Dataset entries

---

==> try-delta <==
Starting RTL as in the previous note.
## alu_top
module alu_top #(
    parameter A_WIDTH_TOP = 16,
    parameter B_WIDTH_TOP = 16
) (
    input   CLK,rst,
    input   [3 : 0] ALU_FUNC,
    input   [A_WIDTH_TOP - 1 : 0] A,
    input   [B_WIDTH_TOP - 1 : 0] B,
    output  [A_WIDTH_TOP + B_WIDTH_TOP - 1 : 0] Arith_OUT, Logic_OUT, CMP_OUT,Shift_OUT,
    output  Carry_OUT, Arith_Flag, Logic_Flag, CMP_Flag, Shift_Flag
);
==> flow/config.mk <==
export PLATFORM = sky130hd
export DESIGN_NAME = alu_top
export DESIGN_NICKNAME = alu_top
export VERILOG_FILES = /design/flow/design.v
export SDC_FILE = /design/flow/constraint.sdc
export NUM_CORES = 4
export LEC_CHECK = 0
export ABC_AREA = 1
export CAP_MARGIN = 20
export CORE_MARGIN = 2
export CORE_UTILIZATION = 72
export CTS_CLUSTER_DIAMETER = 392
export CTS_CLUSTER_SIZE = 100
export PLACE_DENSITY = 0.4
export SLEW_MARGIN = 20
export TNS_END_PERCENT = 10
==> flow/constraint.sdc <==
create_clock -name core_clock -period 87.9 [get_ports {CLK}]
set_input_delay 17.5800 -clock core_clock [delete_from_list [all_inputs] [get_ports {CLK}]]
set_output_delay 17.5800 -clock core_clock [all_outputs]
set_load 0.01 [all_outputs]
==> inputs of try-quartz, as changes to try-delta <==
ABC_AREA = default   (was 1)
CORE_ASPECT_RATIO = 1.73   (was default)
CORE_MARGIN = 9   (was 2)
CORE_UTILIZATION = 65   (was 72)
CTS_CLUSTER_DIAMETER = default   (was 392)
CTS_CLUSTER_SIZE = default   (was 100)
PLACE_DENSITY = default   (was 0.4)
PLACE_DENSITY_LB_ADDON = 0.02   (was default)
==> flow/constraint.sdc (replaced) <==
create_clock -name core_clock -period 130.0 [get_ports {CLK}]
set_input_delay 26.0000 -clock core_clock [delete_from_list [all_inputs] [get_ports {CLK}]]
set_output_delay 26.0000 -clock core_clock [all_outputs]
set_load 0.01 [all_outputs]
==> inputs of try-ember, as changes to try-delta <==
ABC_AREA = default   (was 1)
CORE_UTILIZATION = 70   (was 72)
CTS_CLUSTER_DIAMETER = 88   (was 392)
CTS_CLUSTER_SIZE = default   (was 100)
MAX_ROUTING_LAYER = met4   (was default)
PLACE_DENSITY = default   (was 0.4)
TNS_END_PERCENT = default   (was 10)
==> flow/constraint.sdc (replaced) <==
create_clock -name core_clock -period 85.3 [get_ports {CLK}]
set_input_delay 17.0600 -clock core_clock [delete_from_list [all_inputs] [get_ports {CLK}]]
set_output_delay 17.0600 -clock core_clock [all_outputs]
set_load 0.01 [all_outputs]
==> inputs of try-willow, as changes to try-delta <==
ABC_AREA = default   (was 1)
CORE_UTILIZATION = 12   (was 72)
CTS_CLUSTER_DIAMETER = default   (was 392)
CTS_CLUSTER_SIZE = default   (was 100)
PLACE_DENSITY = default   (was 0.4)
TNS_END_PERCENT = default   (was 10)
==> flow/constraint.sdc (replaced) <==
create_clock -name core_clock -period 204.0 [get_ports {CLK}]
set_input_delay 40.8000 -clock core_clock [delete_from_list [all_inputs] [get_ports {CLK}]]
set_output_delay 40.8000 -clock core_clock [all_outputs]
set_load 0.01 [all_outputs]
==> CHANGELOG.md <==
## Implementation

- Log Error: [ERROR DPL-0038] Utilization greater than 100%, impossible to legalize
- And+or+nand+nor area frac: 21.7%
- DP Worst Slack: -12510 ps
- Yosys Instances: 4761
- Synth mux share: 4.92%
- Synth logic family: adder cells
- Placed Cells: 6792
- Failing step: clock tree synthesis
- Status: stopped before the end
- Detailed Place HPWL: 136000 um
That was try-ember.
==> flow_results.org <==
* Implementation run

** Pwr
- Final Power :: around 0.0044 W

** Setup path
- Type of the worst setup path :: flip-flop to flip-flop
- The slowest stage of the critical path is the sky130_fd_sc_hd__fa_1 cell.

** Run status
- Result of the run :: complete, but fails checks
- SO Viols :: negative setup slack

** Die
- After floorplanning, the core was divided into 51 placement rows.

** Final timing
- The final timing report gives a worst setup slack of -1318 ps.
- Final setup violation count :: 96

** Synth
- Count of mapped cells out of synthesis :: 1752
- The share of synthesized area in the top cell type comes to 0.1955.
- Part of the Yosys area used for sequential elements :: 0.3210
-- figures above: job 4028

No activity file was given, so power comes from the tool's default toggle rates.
Setup of try-xenon:
Design Final_Project, start of the top module:
module Final_Project(reset,sw1,sw2,sw3,sw4,FPGA_clk,dot_row,dot0_col,dot1_col,
							out1, out2, out3, out4, out5, out6);
input FPGA_clk;	 
input reset, sw1, sw2, sw3, sw4; 
output [7:0]dot_row, dot0_col, dot1_col;
output [6:0]out1, out2, out3, out4, out5, out6;
reg [3:0]x;	 
reg move_x;	 
reg [1:0]move_y;	 
reg [2:0]y;	 
reg [1:0]gamestate;	 
reg [6:0]timecount;  
reg [6:0]lscore, rscore;
reg [3:0]x_q;
reg [2:0]y_q;
reg [1:0]gamestate_q;
reg [6:0]lscore_q, rscore_q;
wire [7:0]my_plate, enemy_plate; 
wire ballclk;
wire plateclk;
wire timeclk;
wire refreshclk;	
wire dotmatrixclk;
wire goalclk;
wire [7:0]dot_row, dot0_col, dot1_col;
wire [6:0]out1, out2, out3, out4, out5, out6;
dotmatrix DOT(.clk(FPGA_clk), .reset(reset), .en(dotmatrixclk), .gamestate(gamestate_q), .dot_row(dot_row), 
				  .dot0_col(dot0_col), .dot1_col(dot1_col), .my_plate(my_plate),
				  .rscore(rscore_q), .lscore(lscore_q),
				  .enemy_plate(enemy_plate), .x(x_q), .y(y_q));
plate PLA (.reset(reset), .clk(FPGA_clk), .en(plateclk), .sw1(sw1), .sw2(sw2), .sw3(sw3), .sw4(sw4), 
			  .nextleftpos(my_plate), .nextrightpos(enemy_plate));
sevendisplay SEV(.lscore(lscore), .rscore(rscore), .timecount(timecount),
					  .out1(out1), .out2(out2), .out3(out3), .out4(out4),
					  .out5(out5), .out6(out6));
clock CLK(.clk(FPGA_clk), .reset(reset), .ballclk(ballclk), .plateclk(plateclk),
			 .timeclk(timeclk), .refreshclk(refreshclk), .dotmatrixclk(dotmatrixclk),.goalclk(goalclk));	
	always@(posedge FPGA_clk) 	 
	begin						 
		if(!reset)				 
		begin
			timecount = 7'd5;
			move_x = 1'b1;
			move_y = 2'd2;
			x = 4'd14;
			y = 3'd3;
			lscore = 0;
			rscore = 0;
			gamestate = 2'd0;
		end
		else						 
		begin					 
			if(gamestate == 2'd0)	
			begin
				if(timeclk)
				begin
					if(timecount == 7'd0)
					begin
						timecount = 7'd99; 
						gamestate = 2'd1;
					end
					else
					begin
						if(timeclk)
						begin	
							timecount = timecount - 7'd1;
						end
						else
							timecount = timecount;
					end	
				end
				else
				begin
  ...
Settings: LEC_CHECK=0, CAP_MARGIN=20, CELL_PAD_IN_SITES_GLOBAL_PLACEMENT=2, CORE_MARGIN=2, CORE_UTILIZATION=40, GPL_ROUTABILITY_DRIVEN=1, GPL_TIMING_DRIVEN=1, HOLD_SLACK_MARGIN=0.14, MIN_ROUTING_LAYER=met2, PLACE_DENSITY=0.66, SETUP_SLACK_MARGIN=-0.77, SLEW_MARGIN=10; clock period 10.0 ns.
run.sh (not shown) runs the stock make flow with config.mk's settings and CLKGATE_MAP_FILE=.
Modified inputs, try-yarrow compared to try-xenon
Settings: CTS_CLUSTER_SIZE: unset -> 26; CORE_UTILIZATION: 40 -> 26; MAX_ROUTING_LAYER: unset -> met5; SLEW_MARGIN: 10 -> 30; HOLD_SLACK_MARGIN: 0.14 -> -0.01.
## What came out
Higher setup slack goes to try-yarrow over try-xenon. Cmp try-yarrow vs try-xenon: via count higher in try-yarrow. ~same count of nets after finishing in try-xenon and try-yarrow. try-yarrow against try-xenon: post-synthesis cell count roughly the same, routed metal-1 wirelength level, area growth from synthesis to layout went up by 2.4 points.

# PROBLEM TO SOLVE
Wherever "ember" appears in a line of the entries, copy that line.

# TASK ANSWER
==> inputs of try-ember, as changes to try-delta <==
That was try-ember.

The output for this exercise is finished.